Figure 4. Images showing EDD, IDD and CSTD Manipulations.
Biomedical vs Natural Image Forensics
The paper further describes four aspects of biomedical image forensics that make it unique and more challenging when compared to traditional natural image forensics problems. These four challenges relate to annotation artifacts, figure semantics, image texture and hard negatives. Presence of scientific annotation such as text, arrows and lines can increase the chances of finding false positives. Figure semantics involves chemical staining of the same image to create similar looking but legitimate variants. Biomedical images in general and blot/gel images in particular have a plain texture which makes it difficult to identify feature descriptors. Finally, hard negative samples refer to visually similar but distinct images.
Experimental Results
The dataset is benchmarked with multiple baselines including both deep-learning and classical methods. Evaluation is done at both the image and pixel level. Matthews correlation coefficient (MCC) scores are reported for each experiment. Table 1 shows the SotA results for each task. Detailed experimental results can be found in the paper.
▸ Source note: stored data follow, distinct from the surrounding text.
<file path="src/rtl/mult_pkg.sv">
// mult_pkg: shared widths, FSM state encoding and Booth op decode for booth_mult_seq.
// Latency: n/a (declarations only).
// Backpressure: n/a.
//
// Contents: DATA_W operand width, PROD_W product register width (guard bit excluded),
// ITER_W iteration counter width, state_t FSM states, booth_op_t Booth recoding ops.
package mult_pkg;

  localparam int DATA_W = 32;
  localparam int PROD_W = 2 * DATA_W + 1;
  localparam int ITER_W = $clog2(DATA_W);

  typedef enum logic [1:0] {
    IDLE = 2'd0,
    RUN  = 2'd1,
    DONE = 2'd2
  } state_t;

  typedef enum logic [1:0] {
    NOP = 2'd0,
    ADD = 2'd1,
    SUB = 2'd2
  } booth_op_t;

  // Radix-2 Booth recoding of the current multiplier LSB and the Q-1 bit.
  function automatic booth_op_t booth_decode(input logic q0, input logic qm1);
    booth_op_t op;
    case ({q0, qm1})
      2'b01:   op = ADD;
      2'b10:   op = SUB;
      default: op = NOP;
    endcase
    return op;
  endfunction

endpackage

</file>
<file path="src/rtl/booth_step.sv">
// booth_step: one radix-2 Booth iteration (conditional add/sub of M, then arithmetic shift right).
// Latency: combinational, zero cycles.
// Backpressure: none; pure function of its inputs.
//
// Ports:
//   i_reg  in   PROD_W+1  {guard, A, Q, Q-1} working register
//   i_m    in   DATA_W    latched multiplicand M
//   o_reg  out  PROD_W+1  register after the add/sub and the 1-bit arithmetic shift
module booth_step
  import mult_pkg::*;
(
  input  logic [PROD_W:0]   i_reg,
  input  logic [DATA_W-1:0] i_m,
  output logic [PROD_W:0]   o_reg
);

  logic [DATA_W:0] w_acc;
  logic [DATA_W:0] w_m_ext;
  logic [DATA_W:0] w_sum;
  booth_op_t       w_op;

  // {guard, A} forms a 33-bit signed accumulator, so A - M cannot wrap even for M = -2^31.
  assign w_acc   = i_reg[PROD_W:DATA_W+1];
  assign w_m_ext = {i_m[DATA_W-1], i_m};
  assign w_op    = booth_decode(i_reg[1], i_reg[0]);

  always_comb begin
    w_sum = w_acc;
    case (w_op)
      ADD:     w_sum = w_acc + w_m_ext;
      SUB:     w_sum = w_acc - w_m_ext;
      default: w_sum = w_acc;
    endcase
  end

  // Arithmetic shift right of {sum, Q, Q-1}: the guard bit replicates, old Q[0] becomes Q-1.
  assign o_reg = {w_sum[DATA_W], w_sum, i_reg[DATA_W:1]};

endmodule

</file>
<file path="src/rtl/booth_mult_seq.sv">
// booth_mult_seq: sequential radix-2 Booth multiplier, signed 32x32 -> 64, one step per clock.
// Latency: 32 cycles from the start edge to the result_rdy pulse (1 cycle for zero operands
//   when MULT_ZERO_BYPASS_EN is defined).
// Backpressure: none; ctrl_mult is honoured in every state and restarts the unit, aborting any op.
//
// Optional feature macro: MULT_ZERO_BYPASS_EN (zero operand short-cuts straight to DONE).
//
// Ports:
//   clock           in   rising-edge clock
//   reset_n         in   asynchronous active-low reset
//   ctrl_mult       in   start pulse, operands sampled when high
//   multiplicand    in   DATA_W signed operand M
//   multiplier      in   DATA_W signed operand Q
//   busy            out  high while iterating
//   result_rdy      out  one-cycle completion pulse
//   product         out  PROD_W Booth register: [64:1] signed product, [0] Booth Q-1 bit
//   result          out  DATA_W low product word, product[32:1]
//   multiplicand_q  out  DATA_W multiplicand latched at start
//   multiplier_q    out  DATA_W multiplier latched at start
module booth_mult_seq
  import mult_pkg::*;
(
  input  logic              clock,
  input  logic              reset_n,
  input  logic              ctrl_mult,
  input  logic [DATA_W-1:0] multiplicand,
  input  logic [DATA_W-1:0] multiplier,
  output logic              busy,
  output logic              result_rdy,
  output logic [PROD_W-1:0] product,
  output logic [DATA_W-1:0] result,
  output logic [DATA_W-1:0] multiplicand_q,
  output logic [DATA_W-1:0] multiplier_q
);

  localparam logic [ITER_W-1:0] LAST_ITER = ITER_W'(DATA_W - 1);

  state_t            r_state;
  logic [ITER_W-1:0] r_cnt;
  logic [PROD_W:0]   r_acc;     // {guard, A, Q, Q-1}
  logic [PROD_W:0]   w_step;

`ifdef MULT_ZERO_BYPASS_EN
  logic r_zero_pend;            // zero operand seen at start; finish on the next edge
  logic w_zero_op;
  assign w_zero_op = (multiplicand == '0) || (multiplier == '0);
`endif

  booth_step u_step (
    .i_reg (r_acc),
    .i_m   (multiplicand_q),
    .o_reg (w_step)
  );

  // The guard bit is internal only; downstream sees the 65-bit Booth register.
  assign product = r_acc[PROD_W-1:0];
  assign result  = r_acc[DATA_W:1];

  always_ff @(posedge clock or negedge reset_n) begin
    if (!reset_n) begin
      r_state        <= IDLE;
      r_cnt          <= '0;
      r_acc          <= '0;
      busy           <= 1'b0;
      result_rdy     <= 1'b0;
      multiplicand_q <= '0;
      multiplier_q   <= '0;
`ifdef MULT_ZERO_BYPASS_EN
      r_zero_pend    <= 1'b0;
`endif
    end else begin
      // result_rdy is a single-cycle pulse unless a completion below re-asserts it.
      result_rdy <= 1'b0;

      if (ctrl_mult) begin
        // A start wins in every state; an op in flight is dropped without a pulse.
        multiplicand_q <= multiplicand;
        multiplier_q   <= multiplier;
        r_cnt          <= '0;
        busy           <= 1'b1;
`ifdef MULT_ZERO_BYPASS_EN
        if (w_zero_op) begin
          // Product is known to be zero; park in IDLE for one cycle then report.
          r_acc       <= '0;
          r_state     <= IDLE;
          r_zero_pend <= 1'b1;
        end else begin
          r_acc       <= {1'b0, {DATA_W{1'b0}}, multiplier, 1'b0};
          r_state     <= RUN;
          r_zero_pend <= 1'b0;
        end
`else
        r_acc   <= {1'b0, {DATA_W{1'b0}}, multiplier, 1'b0};
        r_state <= RUN;
`endif
      end else begin
        case (r_state)
          IDLE: begin
`ifdef MULT_ZERO_BYPASS_EN
            if (r_zero_pend) begin
              r_zero_pend <= 1'b0;
              r_state     <= DONE;
              busy        <= 1'b0;
              result_rdy  <= 1'b1;
            end
`endif
          end

          RUN: begin
            r_acc <= w_step;
            // Count value 31 marks the final step; it is consumed on this edge.
            if (r_cnt == LAST_ITER) begin
              r_state    <= DONE;
              busy       <= 1'b0;
              result_rdy <= 1'b1;
            end else begin
              r_cnt <= r_cnt + 1'b1;
            end
          end

          DONE: begin
            // Product and latched operands are left untouched for the overflow checker.
            r_state <= IDLE;
          end

          default: begin
            r_state <= IDLE;
            busy    <= 1'b0;
          end
        endcase
      end
    end
  end

endmodule

</file>
<file path="config.mk">
export PLATFORM = sky130hd
export DESIGN_NAME = booth_mult_seq
export DESIGN_NICKNAME = d
export VERILOG_FILES = /design/src/rtl/mult_pkg.sv /design/src/rtl/booth_step.sv /design/src/rtl/booth_mult_seq.sv
export SDC_FILE = /design/constraint.sdc
export NUM_CORES = 1
export LEC_CHECK = 0
export ABC_AREA = 0
export BUFFER_PORTS_ARGS = -buffer_cell sky130_fd_sc_hd__buf_4
export CAP_MARGIN = 20
export CORE_UTILIZATION = 45
export DETAILED_ROUTE_END_ITERATION = 8
export PLACE_DENSITY = 0.65
export SETUP_SLACK_MARGIN = 0.3
export SYNTH_ARGS = -nofsm -noshare
export SYNTH_HDL_FRONTEND = slang
export SYNTH_HIERARCHICAL = 1
export SYNTH_SLANG_ARGS = --single-unit
</file>
<file path="constraint.sdc">
create_clock -name clock -period 5.1 [get_ports clock]
set_clock_uncertainty 0.1 [all_clocks]
set_input_delay 1.02 -clock clock [delete_from_list [all_inputs] [get_ports clock]]
set_output_delay 1.02 -clock clock [all_outputs]
set_load 0.02 [all_outputs]
</file>
==> impl_metrics.ini <==
[clocking]
clock_sinks = 139
clkTransAtPathRegs_ns = 0.06
cts_buffers = 17
htreeDepth = 4
clk_path_buf_depth = 2
insertion_delay_ns = 0.42
cts_tree = yes
cts_root_buf = clkbuf_16

[place]
numPortBuffers = 229
place_congestion = 0.886
hpwlAfterDp_um = 17500
placed_cell_area_um2 = 10300

[yosys]
synth_warnings = 6
synth_cell_types = 62
synth_area_um2 = 9390
synth_fp_nets = 1128
ys_seq_area_share_pct = 37.0
synth.top_cell.area_share_pct = 37.0
async_reset_ff_share_pct = 100
synth_top_cells_by_area = dfrtp_1, buf_4, mux2_2
synthesis.instances = 1024
ys.flop_type = dfrtp_1
synth_edf_count = 0
synth_area_leader_cell = dfrtp_1
post_synth.cell_area_avg_um2 = 9.17
synth-seq-cells = 139

[finish]
final_common_cell = buf_4
nFillCells = 1877
fin_nets = 1212
final_cell_mix = buf_4, dfrtp_1, o21ai_0
multi_input_area_um2 = 4430
final_cell_area_um2 = 10900
area.growth.synth_to_final_pct = 16.4
seqCellArea_um2 = 3480
drive_gt1_share_pct = 32.1
antenna_cells = 0

[detailed_routing]
drt-total-wl_um = 23500
route.met3.wl_um = 1340
route.detailed.drc = 0
num_vias = 7287
drtIter0Drc = 318
vias_per_cell = 5.24
drtPass1Iterations = 4
wl_met1_um = 10800
drtAntennaViolNets = 0
dr.max_layer_used = met4
wl_met2_um = 10900
wl_per_cell_um = 16.9

[setup_path]
path_max_fanout = 8
critical_path_class = reg2reg
end_kind = register
required_ns = 5.36
path_buf_inv = 0
cp_slowest_cell = or4_1
arrival_ns = 4.83
max_stage_delay_ns = 0.60
cp_common_cell = or4_4
path_delay_family = simple AND/OR/NAND/NOR gates
path_cells = or4_4, or4_4, or2_2, nor4_1, nor2_1, xnor2_1, ha_1, nand4_1, or4_1, a211oi_2, nor4b_1, a311oi_1, a22o_1
startpoint_type = register

[power_and_ir_drop]
leakage_nw = 5.23
seq_power_share_pct = 31.0
combinationalPowerShare_pct = 43.2
ir_drop_mv = 0.214
intPower_mw = 2.85
swShare_pct = 39.9
p_switching_mw = 1.89
pwr-share-clk_pct = 25.9
power_density_nw_per_um2 = 434

[sta]
hold_viol = 0
relSlewSlack_pct = 33.4
period_minus_slack_ns = 4.58
slew_violations = 0
period_share_pct = 89.8
rsz0062_at_grt = false
setup_violations = 0
fmax_mhz = 218
worst_pin_slew_ns = 0.997
fin_tns_setup_ns = 0

[floorplan]
die_h_um = 146
io_pins = 230
initial_utilization_pct = 46.1
std_cell_rows = 52
die_x_um = 146
dieArea_um2 = 21400
core_um2 = 20400

[global_routing]
grt_max_degree = 75
antenna_found_initial = 0
grt_pass1_vias = 7212
track_usage_pct = 22.4
grt_pass1_wl_um = 38000
gr-total-overflow = 0

[outcome]
outcome = finished clean

[min_path]
hold_class = reg2reg

[flow_run]
maxCapViolations = 0
-- cells in the mapped netlist, types with 4 or more instances --
master and n:
dfrtp_1 139, mux2i_1 6, nor2_1 40, buf_4 140, o21ai_0 110, mux2_4 7, a21oi_1 53, xor2_1 14
a31oi_1 9, a22o_1 34, inv_1 81, xnor2_1 43, nand2_1 94, o22ai_1 4, o21a_1 8, nor3_1 16
mux2_2 59, a21o_1 10, clkbuf_1 23, buf_2 10, nand4_1 9, nor4_1 5, and3_1 4, a211oi_1 4
ha_1 36, o21bai_1 5
-- path summary, 6_finish.rpt --
kind                       cells past startpoint              start  slack [ns]         to
setup / recovery                              13  multiplicand_q[9]        0.52  r_acc[63]
min in group asynchronous                      1            reset_n        0.43  r_acc[40]
hold / removal                                 1               busy        0.38       busy
max in group asynchronous                      2            reset_n        3.45  r_acc[22]
setup reg to reg                              13  multiplicand_q[9]        0.52  r_acc[63]
hold reg to reg                                1               busy        0.38       busy
-- logic make-up after synthesis --
| family | Yosys count | synth area share, % |
|---|---|---|
| and+or+nand+nor | 199 | 10.2 |
| DFF | 139 | 37.0 |
| AOI/OAI and AO/OA | 260 | 17.0 |
| muxes | 75 | 9.19 |
| adders and majority gates | 37 | 5.01 |
| xor gates and xnor gates | 57 | 5.32 |
| buffers and inverters | 257 | 16.2 |
-- worst register-to-register path, stage by stage (launching register included) --
cell	delay [ns]
dfrtp_1	0.44
or4_4	0.57
or4_4	0.59
or2_2	0.34
nor4_1	0.20
nor2_1	0.09
xnor2_1	0.14
ha_1	0.44
nand4_1	0.18
or4_1	0.60
a211oi_2	0.27
nor4b_1	0.10
a311oi_1	0.28
a22o_1	0.18
-- layer usage --
layer  GRT usage [%]  up-vias
met5               0        -
li1                -     3575
met3            4.34       31
met2            35.9      235
met4            8.02        0
met1            30.3     3446
-- power by group through the flow --
stage               clock network (mW)  logic, mW  registers, mW
detailed placement                   0       2.02           1.48
finish                            1.23       2.05           1.47
CTS                               1.25       2.03           1.47
global placement                     0       2.02           1.49
floorplan                            0       1.57           1.47
global route                      1.31       2.25           1.50
-- metrics by stage --
step                worst slack, ns  utilization [%]  cells  hold WS [ns]  total power [mW]
global placement              0.348             50.7   1359         0.366              3.50
floorplan                     0.647                -   1024         0.389              3.04
detailed placement            0.291             50.7   1359         0.367              3.50
global route                  0.262             53.7   1391         0.414              5.05
CTS                           0.318             53.5   1391         0.381              4.75
finish                        0.522             53.7   1391         0.376              4.74
-- cell type report --
cell class / instances / share of cell area, %
well taps: 270 / 3.09
clock inverters: 13 / 1.24
inverters: 82 / 2.81
multi-input cells: 628 / 40.5
flip-flops and latches: 139 / 31.8
repair buffers: 240 / 16.5
clock buffers: 19 / 4.05
-- registers in the layout, indices dropped and copies added, names as in the netlist --
name,cells
busy,1
multiplicand_q,32
r_state,2
r_cnt,5
multiplier_q,32
r_acc,66
result_rdy,1
-- what timing repair did --
action / in CTS / in global routing
setup endpoints to repair: 1 / 6
resized for setup: 1 / 6
gates cloned: 0 / 0
hold buffers: 0 / 0
endpoints found under the hold margin: 0 / 0
setup buffers: 0 / 0
No activity file was read; power rests on OpenSTA's default activity.
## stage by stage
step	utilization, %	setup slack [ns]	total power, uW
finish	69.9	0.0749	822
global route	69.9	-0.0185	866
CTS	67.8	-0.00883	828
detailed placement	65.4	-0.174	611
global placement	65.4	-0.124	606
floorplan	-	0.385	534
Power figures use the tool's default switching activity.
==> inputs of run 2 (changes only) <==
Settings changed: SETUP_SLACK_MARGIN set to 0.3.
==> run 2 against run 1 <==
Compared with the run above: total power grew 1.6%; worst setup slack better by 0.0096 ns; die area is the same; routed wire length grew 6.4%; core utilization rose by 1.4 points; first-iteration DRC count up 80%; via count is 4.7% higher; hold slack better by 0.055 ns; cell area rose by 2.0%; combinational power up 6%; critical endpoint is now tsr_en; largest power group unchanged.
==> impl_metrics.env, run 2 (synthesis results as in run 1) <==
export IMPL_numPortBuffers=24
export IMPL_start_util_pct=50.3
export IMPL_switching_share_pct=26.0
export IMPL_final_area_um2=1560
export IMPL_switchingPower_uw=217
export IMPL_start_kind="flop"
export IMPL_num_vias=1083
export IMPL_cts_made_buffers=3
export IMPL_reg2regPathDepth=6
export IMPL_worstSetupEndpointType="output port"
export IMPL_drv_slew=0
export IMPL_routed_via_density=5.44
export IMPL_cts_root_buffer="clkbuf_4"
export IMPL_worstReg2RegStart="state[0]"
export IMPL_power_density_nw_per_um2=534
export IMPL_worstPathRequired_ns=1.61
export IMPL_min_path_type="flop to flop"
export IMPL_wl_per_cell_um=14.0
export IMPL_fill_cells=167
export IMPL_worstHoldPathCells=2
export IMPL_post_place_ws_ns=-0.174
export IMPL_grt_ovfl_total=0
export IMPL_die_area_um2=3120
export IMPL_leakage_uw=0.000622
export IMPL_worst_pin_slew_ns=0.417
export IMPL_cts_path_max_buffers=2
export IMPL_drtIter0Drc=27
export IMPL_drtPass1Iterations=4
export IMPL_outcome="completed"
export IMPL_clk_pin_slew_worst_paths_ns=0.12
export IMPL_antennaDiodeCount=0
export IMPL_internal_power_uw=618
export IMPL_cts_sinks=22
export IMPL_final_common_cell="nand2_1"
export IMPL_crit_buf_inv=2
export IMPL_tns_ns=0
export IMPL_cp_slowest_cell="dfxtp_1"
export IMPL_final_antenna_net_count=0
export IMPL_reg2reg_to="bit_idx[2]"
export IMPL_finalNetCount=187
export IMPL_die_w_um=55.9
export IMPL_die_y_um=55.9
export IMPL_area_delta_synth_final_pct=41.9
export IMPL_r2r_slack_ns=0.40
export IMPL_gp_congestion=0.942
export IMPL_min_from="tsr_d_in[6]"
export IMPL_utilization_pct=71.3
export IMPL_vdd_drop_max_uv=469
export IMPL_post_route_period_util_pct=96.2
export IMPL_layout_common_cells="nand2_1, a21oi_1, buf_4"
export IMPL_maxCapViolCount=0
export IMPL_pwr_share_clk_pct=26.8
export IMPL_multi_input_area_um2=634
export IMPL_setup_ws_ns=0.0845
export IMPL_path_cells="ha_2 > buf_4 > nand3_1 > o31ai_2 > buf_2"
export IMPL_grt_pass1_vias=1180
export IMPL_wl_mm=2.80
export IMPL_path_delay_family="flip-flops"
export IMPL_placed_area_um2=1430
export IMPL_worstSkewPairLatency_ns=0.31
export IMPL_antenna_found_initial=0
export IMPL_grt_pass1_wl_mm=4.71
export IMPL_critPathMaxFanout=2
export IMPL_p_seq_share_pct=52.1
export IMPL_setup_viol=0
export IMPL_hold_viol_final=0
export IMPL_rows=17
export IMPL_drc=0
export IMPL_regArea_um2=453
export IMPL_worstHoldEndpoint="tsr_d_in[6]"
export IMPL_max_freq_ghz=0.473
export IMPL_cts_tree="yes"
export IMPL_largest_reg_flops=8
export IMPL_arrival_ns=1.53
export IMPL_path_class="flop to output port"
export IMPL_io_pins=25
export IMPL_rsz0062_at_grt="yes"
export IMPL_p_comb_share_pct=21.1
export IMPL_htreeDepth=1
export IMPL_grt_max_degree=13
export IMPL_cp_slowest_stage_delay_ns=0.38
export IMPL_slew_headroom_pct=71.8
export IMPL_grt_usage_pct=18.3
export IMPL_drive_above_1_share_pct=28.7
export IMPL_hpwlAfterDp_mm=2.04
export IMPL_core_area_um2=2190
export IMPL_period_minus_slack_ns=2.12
==> src/rtl/yuv_pkg.sv <==
// Shared types and constants for the UYVY packer: byte-phase enum, packed word
// layout and the chroma offset used when YUV_OFFSET_BINARY_EN is defined.
package yuv_pkg;

  typedef enum logic [1:0] {
    PH_U  = 2'd0,
    PH_Y0 = 2'd1,
    PH_V  = 2'd2,
    PH_Y1 = 2'd3
  } yuv_phase_e;

  typedef struct packed {
    logic [7:0] u;
    logic [7:0] y0;
    logic [7:0] v;
    logic [7:0] y1;
  } uyvy_word_t;

  localparam logic [7:0] CHROMA_OFFSET = 8'h80;

  // Flipping bit 7 maps signed two's-complement chroma onto offset-binary.
  function automatic logic [7:0] to_offset_binary(input logic [7:0] b);
    return b ^ CHROMA_OFFSET;
  endfunction

endpackage

==> src/rtl/yuv_word_fifo.sv <==
// Synchronous show-ahead FIFO of UYVY words with an up/down occupancy count.
// Full/empty come from the count so the pointers can wrap freely.
module yuv_word_fifo
  import yuv_pkg::*;
#(
  parameter int DEPTH = 4
) (
  input  logic                     clk,
  input  logic                     reset,
  input  logic                     push,
  input  logic                     pop,
  input  uyvy_word_t               din,
  output uyvy_word_t               dout,
  output logic                     out_valid,
  output logic                     full,
  output logic [$clog2(DEPTH):0]   level
);

  localparam int AW = $clog2(DEPTH);
  localparam int LW = AW + 1;

  uyvy_word_t      mem [DEPTH];
  logic [AW-1:0]   wr_ptr;
  logic [AW-1:0]   rd_ptr;
  logic            empty;
  logic            do_push;
  logic            do_pop;

  assign empty     = (level == '0);
  assign full      = (level == LW'(DEPTH));
  assign out_valid = !empty;
  assign do_pop    = pop && !empty;
  // A pop in the same cycle frees the slot, so a push into a full FIFO still lands.
  assign do_push   = push && (!full || do_pop);
  assign dout      = empty ? '0 : mem[rd_ptr];

  always_ff @(posedge clk or negedge reset) begin
    if (!reset) begin
      for (int i = 0; i < DEPTH; i++) begin
        mem[i] <= '0;
      end
      wr_ptr <= '0;
      rd_ptr <= '0;
      level  <= '0;
    end else begin
      if (do_push) begin
        mem[wr_ptr] <= din;
        wr_ptr      <= wr_ptr + AW'(1);
      end
      if (do_pop) begin
        rd_ptr <= rd_ptr + AW'(1);
      end
      case ({do_push, do_pop})
        2'b10:   level <= level + LW'(1);
        2'b01:   level <= level - LW'(1);
        default: level <= level;
      endcase
    end
  end

endmodule
==> config.mk <==
export PLATFORM = sky130hd
export DESIGN_NAME = dds_phase_seq
export DESIGN_NICKNAME = d
export VERILOG_FILES = /design/src/rtl/dds_phase_seq_pkg.sv /design/src/rtl/dds_quad_fold.sv /design/src/rtl/dds_phase_seq.sv
export SDC_FILE = /design/constraint.sdc
export NUM_CORES = 1
export LEC_CHECK = 0
export BUFFER_PORTS_ARGS = -buffer_cell sky130_fd_sc_hd__buf_4
export CAP_MARGIN = 10
export CORE_MARGIN = 2
export CORE_UTILIZATION = 58
export CTS_CLUSTER_DIAMETER = 40
export DETAILED_ROUTE_END_ITERATION = 6
export PLACE_DENSITY = 0.9
export SETUP_SLACK_MARGIN = 0.05
export SLEW_MARGIN = 20
export SYNTH_ARGS = -nofsm -noshare
export SYNTH_HDL_FRONTEND = slang
export SYNTH_SLANG_ARGS = --single-unit
==> constraint.sdc <==
create_clock -name clk -period 8.82 [get_ports clk]
set_clock_uncertainty 0.1 [all_clocks]
set_input_delay 1.323 -clock clk [delete_from_list [all_inputs] [get_ports clk]]
set_output_delay 1.323 -clock clk [all_outputs]
set_load 0.02 [all_outputs]
==> src/rtl/dds_phase_seq_pkg.sv <==
// Shared DDS constants.
// Holds the CORDIC angle encoding, the CORDIC gain constant and the
// sequencer state encoding used by dds_phase_seq and dds_quad_fold.
// Angle units: binary angle, full scale +/-2^19 == +/-pi for a 20-bit angle,
// so pi/2 is 2^18.
package dds_phase_seq_pkg;

    // Fractional bits taken from the phase below the quadrant bits.
    localparam int FOLD_W = 18;

    // CORDIC angle-unit encoding of pi/2 (pi == 2^19).
    localparam logic [19:0] HALF_PI_ANG = 20'h4_0000;

    // CORDIC gain compensation, K = 0.6072529 scaled by 2^19.
    localparam logic [19:0] CORDIC_GAIN = 20'd318375;

    typedef enum logic [1:0] {
        IDLE  = 2'd0,
        ISSUE = 2'd1,
        WAIT  = 2'd2,
        OUT   = 2'd3
    } seq_state_e;

endpackage

==> src/rtl/dds_quad_fold.sv <==
// Phase-to-angle fold.
// Maps the top bits of the phase accumulator onto a first-quadrant CORDIC
// angle plus a sign flag. Purely combinational.
// Ports:
//   phase_top : top FOLD_W+2 bits of the phase (2 quadrant bits + fraction)
//   angle     : folded angle in CORDIC units, range 0..pi/2
//   neg       : result must be negated (quadrants 2 and 3)
module dds_quad_fold
    import dds_phase_seq_pkg::*;
#(
    parameter int ANG_W = 20
) (
    input  logic [FOLD_W+1:0] phase_top,
    output logic [ANG_W-1:0]  angle,
    output logic              neg
);

    localparam int PROD_W = FOLD_W + 1 + ANG_W;
    localparam logic [FOLD_W:0] QUARTER = {1'b1, {FOLD_W{1'b0}}};

    logic [1:0]        quad;
    logic [FOLD_W-1:0] frac;
    logic [FOLD_W:0]   mag;
    logic [PROD_W-1:0] prod;

    always_comb begin
        quad = phase_top[FOLD_W+1 -: 2];
        frac = phase_top[FOLD_W-1:0];
        // Odd quadrants run the angle backwards from pi/2; f = 0 there
        // needs the full 2^18, hence the extra magnitude bit.
        mag  = quad[0] ? (QUARTER - {1'b0, frac}) : {1'b0, frac};
        prod = PROD_W'(mag) * PROD_W'(HALF_PI_ANG);
        // Truncating scale back by 2^FOLD_W.
        angle = ANG_W'(prod >> FOLD_W);
        neg   = quad[1];
    end

endmodule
Analysis | EDD | IDD | CSTD |
Image | 0.278 | 0.569 | 0.170 |
Pixel | 0.324 | 0.364 | 0.080 |
Table 1. SotA results on each of the individual tasks, with MCC metric.
The SotA results in Table 1 for EDD and IDD columns come from classical models for duplicate and forgery detection. One of the reasons for this is the use of coarse image features which obscures the detailed features present in biomedical images. These results highlight the importance of developing deep learning models dedicated to biomedical image forensics.